» **TASK INPUTS**:

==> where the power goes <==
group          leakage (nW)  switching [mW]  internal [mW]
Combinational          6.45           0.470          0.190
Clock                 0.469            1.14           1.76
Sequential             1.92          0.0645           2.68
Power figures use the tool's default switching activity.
--- config.mk ---
export PLATFORM = sky130hd
export DESIGN_NAME = pa_alarm_io
export DESIGN_NICKNAME = d
export VERILOG_FILES = /design/src/logic/pa_pkg.sv /design/src/logic/pa_alarm_io.sv
export SDC_FILE = /design/constraint.sdc
export NUM_CORES = 2
export LEC_CHECK = 0
export BUFFER_PORTS_ARGS = -buffer_cell sky130_fd_sc_hd__buf_2
export CORE_AREA = 5 5 368 370
export CTS_CLUSTER_SIZE = 14
export DETAILED_ROUTE_END_ITERATION = 8
export DIE_AREA = 0 0 373 375
export MAX_ROUTING_LAYER = met4
export RECOVER_POWER = 100
export SYNTH_ARGS = -nofsm -noshare
export SYNTH_HDL_FRONTEND = slang
export SYNTH_SLANG_ARGS = --single-unit
export TNS_END_PERCENT = 30
--- constraint.sdc ---
create_clock -name clk -period 122.2 [get_ports clk]
set_input_delay 24.44 -clock clk [delete_from_list [all_inputs] [get_ports clk]]
set_output_delay 24.44 -clock clk [all_outputs]
set_load 0.05 [all_outputs]
--- src/logic/pa_pkg.sv ---
// Shared constants and types for the process alarm and I/O function block.
// Assumes a 200 MHz core clock and an APB master with 32-bit data.
package pa_pkg;
	// Register byte addresses
	localparam logic [7:0] PA_ADDR_CTRL = 8'h00;
	localparam logic [7:0] PA_ADDR_IOFUNC = 8'h04;
	localparam logic [7:0] PA_ADDR_SETPT = 8'h08;
	localparam logic [7:0] PA_ADDR_TUNE = 8'h0C;
	localparam logic [7:0] PA_ADDR_ALCFG0 = 8'h10;
	localparam logic [7:0] PA_ADDR_ALTIM0 = 8'h20;
	localparam logic [7:0] PA_ADDR_STATUS = 8'h30;
	// Control register bit positions
	localparam int PA_CTRL_RUN = 0;
	localparam int PA_CTRL_MANUAL = 1;
	localparam int PA_CTRL_EXTRA_IO = 2;
	localparam logic [31:0] PA_CTRL_RESET = 32'h0000_0001;
	// Timing
	localparam int PA_CLK_HZ = 200_000_000;
	localparam int PA_TICK_S = 1;
	localparam int PA_TICK_CYCLES = PA_CLK_HZ * PA_TICK_S;
	localparam logic [12:0] PA_TIME_MAX = 13'h1964;
	// Power scale in tenths of a percent
	localparam logic [9:0] PA_POWER_FULL = 10'h3E8;
	localparam logic [9:0] PA_POWER_ZERO = 10'h000;
	localparam int PA_CHANNELS = 5;
	localparam int PA_ALARMS = 4;
	localparam int PA_SEGMENTS = 9;

	typedef enum logic [2:0] {
		PA_AF_OFF = 3'h0,
		PA_AF_FAULT = 3'h1,
		PA_AF_EVENT = 3'h2,
		PA_AF_LOW = 3'h3,
		PA_AF_HIGH = 3'h4,
		PA_AF_BAND = 3'h5,
		PA_AF_DEV_LOW = 3'h6,
		PA_AF_DEV_HIGH = 3'h7
	} pa_alarm_func_type;

	typedef enum logic [3:0] {
		PA_IO_OFF = 4'h0,
		PA_IO_AL1 = 4'h1,
		PA_IO_AL2 = 4'h2,
		PA_IO_AL3 = 4'h3,
		PA_IO_AL4 = 4'h4,
		PA_IO_LOOP_BREAK = 4'h5,
		PA_IO_CTL1 = 4'h6,
		PA_IO_CTL2 = 4'h7,
		PA_IO_DI_AUTO_MAN = 4'h8,
		PA_IO_DI_RUN = 4'h9,
		PA_IO_DI_REMOTE = 4'hA,
		PA_IO_DI_HOLD = 4'hB,
		PA_IO_DI_PROG1 = 4'hC,
		PA_IO_AN_CTL1 = 4'hD,
		PA_IO_AN_CTL2 = 4'hE,
		PA_IO_AN_RETX = 4'hF
	} pa_io_func_type;

	// Gray sequence idle, wait, on, rest, spent
	typedef enum logic [2:0] {
		PA_TS_IDLE = 3'b000,
		PA_TS_WAIT = 3'b001,
		PA_TS_ON = 3'b011,
		PA_TS_REST = 3'b010,
		PA_TS_SPENT = 3'b110
	} pa_timer_state_type;

	typedef struct packed {
		logic signed [15:0] alarm_threshold;
		logic [2:0] pad;
		logic [8:0] seg_mask;
		logic init_block;
		pa_alarm_func_type func;
	} pa_alarm_cfg_type;

	typedef struct packed {
		logic [15:0] delay_time;
		logic [15:0] pulse_time;
	} pa_alarm_time_type;
endpackage : pa_pkg
File: config.mk
export PLATFORM = sky130hd
export DESIGN_NAME = drr_repair_seq
export DESIGN_NICKNAME = d
export VERILOG_FILES = /design/src/hw/drr_pkg.sv /design/src/hw/drr_link_sampler.sv /design/src/hw/drr_repair_seq.sv
export SDC_FILE = /design/constraint.sdc
export NUM_CORES = 1
export LEC_CHECK = 0
export CAP_MARGIN = 10
export CORE_MARGIN = 5
export CORE_UTILIZATION = 50
export DETAILED_ROUTE_END_ITERATION = 10
export DONT_BUFFER_PORTS = 1
export SYNTH_ARGS = -nofsm -noshare
export SYNTH_HDL_FRONTEND = slang
export SYNTH_HIERARCHICAL = 1
export SYNTH_SLANG_ARGS = --single-unit
File: constraint.sdc
create_clock -name i_clk -period 7.84 [get_ports i_clk]
set_clock_uncertainty 0.05 [all_clocks]
set_input_delay 0.784 -clock i_clk [delete_from_list [all_inputs] [get_ports i_clk]]
set_output_delay 0.784 -clock i_clk [all_outputs]
set_load 0.01 [all_outputs]
File: src/hw/drr_pkg.sv
// Shared constants, types and decoders for the row repair sequencer
package drr_pkg;

    // ------------------------------------------------------------
    // Register map (byte addresses)
    // ------------------------------------------------------------
    localparam logic [4:0]  REG_CTRL    = 5'h00;
    localparam logic [4:0]  REG_WLAT    = 5'h04;
    localparam logic [4:0]  REG_POSTW   = 5'h08;
    localparam logic [4:0]  REG_STATUS  = 5'h0C;
    localparam logic [4:0]  REG_FUSE    = 5'h10;
    localparam logic [4:0]  REG_ROW0    = 5'h14;
    localparam logic [4:0]  REG_ROW1    = 5'h18;

    // ------------------------------------------------------------
    // Field positions and reset values
    // ------------------------------------------------------------
    localparam int          CTRL_LOW_IGN_BIT = 0;
    localparam int          CTRL_X16_BIT     = 1;
    localparam logic        RST_LOW_IGN      = 1'b0;
    localparam logic        RST_X16          = 1'b1;
    localparam logic [4:0]  RST_WLAT         = 5'h0C;
    localparam logic [15:0] RST_POSTW        = 16'h0010;
    localparam int          MR4_HARD_BIT     = 13;
    localparam int          MR4_SOFT_BIT     = 5;
    localparam int          AP_BIT           = 10;
    localparam int          MPR_HARD_BIT     = 7;
    localparam int          MPR_SOFT_BIT     = 6;
    localparam logic [2:0]  MR_SEL_MR0       = 3'h0;
    localparam logic [2:0]  MR_SEL_MR4       = 3'h4;
    localparam logic [6:0]  KEY_LOW_ONES     = 7'h7F;
    localparam logic [15:0] DQ_ALL_HIGH      = 16'hFFFF;
    localparam logic [15:0] DQ_ALL_LOW       = 16'h0000;
    localparam logic [7:0]  KEEP_ALL_BANKS   = 8'hFF;

    // Guard key address bits 11..7, index 0 arrives first (listed last step first)
    localparam logic [3:0][4:0] GUARD_KEY = {5'h07, 5'h17, 5'h0F, 5'h19};

    // ------------------------------------------------------------
    // Types
    // ------------------------------------------------------------
    typedef enum logic [2:0] {
        CMD_DES, CMD_MRS, CMD_REF, CMD_PRE, CMD_ACT, CMD_WR, CMD_RD,
        CMD_OTHER
    } drr_cmd_e;

    typedef enum logic [3:0] {
        ST_IDLE, ST_KEY, ST_ABORT, ST_ARMED, ST_ROW, ST_WLAT, ST_DATA,
        ST_PROG, ST_POST
    } drr_st_e;

    typedef enum logic [1:0] {
        OUT_NONE, OUT_COMMIT, OUT_SKIP, OUT_UNDEF
    } drr_out_e;

    // ------------------------------------------------------------
    // Command decode from chip select, activate and A16..A14
    // ------------------------------------------------------------
    function automatic drr_cmd_e drr_decode(input logic cs_n,
                                            input logic act_n,
                                            input logic [2:0] rcw);
        drr_cmd_e c;
        c = CMD_OTHER;
        if (cs_n) begin
            c = CMD_DES;
        end else if (!act_n) begin
            c = CMD_ACT;
        end else begin
            unique case (rcw)
                3'b000:  c = CMD_MRS;
                3'b001:  c = CMD_REF;
                3'b010:  c = CMD_PRE;
                3'b100:  c = CMD_WR;
                3'b101:  c = CMD_RD;
                default: c = CMD_OTHER;
            endcase
        end
        return c;
    endfunction

endpackage

File: src/hw/drr_link_sampler.sv
// Link pin synchroniser and command clock edge sampler
module drr_link_sampler
    import drr_pkg::*;
(
    // System
    input  wire logic        i_clk,
    input  wire logic        i_rst,
    // Link pins
    input  wire logic        i_ck,
    input  wire logic        i_cs_n,
    input  wire logic        i_act_n,
    input  wire logic [17:0] i_addr,
    input  wire logic [1:0]  i_bg,
    input  wire logic [1:0]  i_ba,
    input  wire logic [15:0] i_dq,
    // Sampled command
    output logic             o_rise,
    output logic             o_cs_n,
    output logic             o_act_n,
    output logic [17:0]      o_addr,
    output logic [1:0]       o_bg,
    output logic [1:0]       o_ba,
    output logic [15:0]      o_dq
);

    // ------------------------------------------------------------
    // State
    // ------------------------------------------------------------
    typedef struct packed {
        logic        ck_s1;
        logic        ck_s2;
        logic        ck_s3;
        logic [39:0] pin_s1;
        logic [39:0] pin_s2;
        logic        rise;
        logic [39:0] cap;
    } drr_smp_s;

    drr_smp_s smp_ff;
    drr_smp_s nxt_smp;

    // ------------------------------------------------------------
    // Next state
    // ------------------------------------------------------------
    always_comb begin
        nxt_smp        = smp_ff;
        // First stages feed only the second stages
        nxt_smp.ck_s1  = i_ck;
        nxt_smp.ck_s2  = smp_ff.ck_s1;
        nxt_smp.ck_s3  = smp_ff.ck_s2;
        nxt_smp.pin_s1 = {i_cs_n, i_act_n, i_addr, i_bg, i_ba, i_dq};
        nxt_smp.pin_s2 = smp_ff.pin_s1;
        nxt_smp.rise   = smp_ff.ck_s2 & ~smp_ff.ck_s3;
        if (smp_ff.ck_s2 & ~smp_ff.ck_s3) begin
            nxt_smp.cap = smp_ff.pin_s2;
        end
    end

    always_ff @(posedge i_clk) begin
        if (i_rst) begin
            smp_ff <= '0;
        end else begin
            smp_ff <= nxt_smp;
        end
    end

    // ------------------------------------------------------------
    // Outputs
    // ------------------------------------------------------------
    assign o_rise  = smp_ff.rise;
    assign o_cs_n  = smp_ff.cap[39];
    assign o_act_n = smp_ff.cap[38];
    assign o_addr  = smp_ff.cap[37:20];
    assign o_bg    = smp_ff.cap[19:18];
    assign o_ba    = smp_ff.cap[17:16];
    assign o_dq    = smp_ff.cap[15:0];

endmodule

» **TO DO**: Please print the material above exactly as it appears, from its first line through the line containing "localparam logic [7:0] PA_ADDR_SETPT", inclusive, and stop there.

» **TASK OUTPUT**:
==> where the power goes <==
group          leakage (nW)  switching [mW]  internal [mW]
Combinational          6.45           0.470          0.190
Clock                 0.469            1.14           1.76
Sequential             1.92          0.0645           2.68
Power figures use the tool's default switching activity.
--- config.mk ---
export PLATFORM = sky130hd
export DESIGN_NAME = pa_alarm_io
export DESIGN_NICKNAME = d
export VERILOG_FILES = /design/src/logic/pa_pkg.sv /design/src/logic/pa_alarm_io.sv
export SDC_FILE = /design/constraint.sdc
export NUM_CORES = 2
export LEC_CHECK = 0
export BUFFER_PORTS_ARGS = -buffer_cell sky130_fd_sc_hd__buf_2
export CORE_AREA = 5 5 368 370
export CTS_CLUSTER_SIZE = 14
export DETAILED_ROUTE_END_ITERATION = 8
export DIE_AREA = 0 0 373 375
export MAX_ROUTING_LAYER = met4
export RECOVER_POWER = 100
export SYNTH_ARGS = -nofsm -noshare
export SYNTH_HDL_FRONTEND = slang
export SYNTH_SLANG_ARGS = --single-unit
export TNS_END_PERCENT = 30
--- constraint.sdc ---
create_clock -name clk -period 122.2 [get_ports clk]
set_input_delay 24.44 -clock clk [delete_from_list [all_inputs] [get_ports clk]]
set_output_delay 24.44 -clock clk [all_outputs]
set_load 0.05 [all_outputs]
--- src/logic/pa_pkg.sv ---
// Shared constants and types for the process alarm and I/O function block.
// Assumes a 200 MHz core clock and an APB master with 32-bit data.
package pa_pkg;
	// Register byte addresses
	localparam logic [7:0] PA_ADDR_CTRL = 8'h00;
	localparam logic [7:0] PA_ADDR_IOFUNC = 8'h04;
	localparam logic [7:0] PA_ADDR_SETPT = 8'h08;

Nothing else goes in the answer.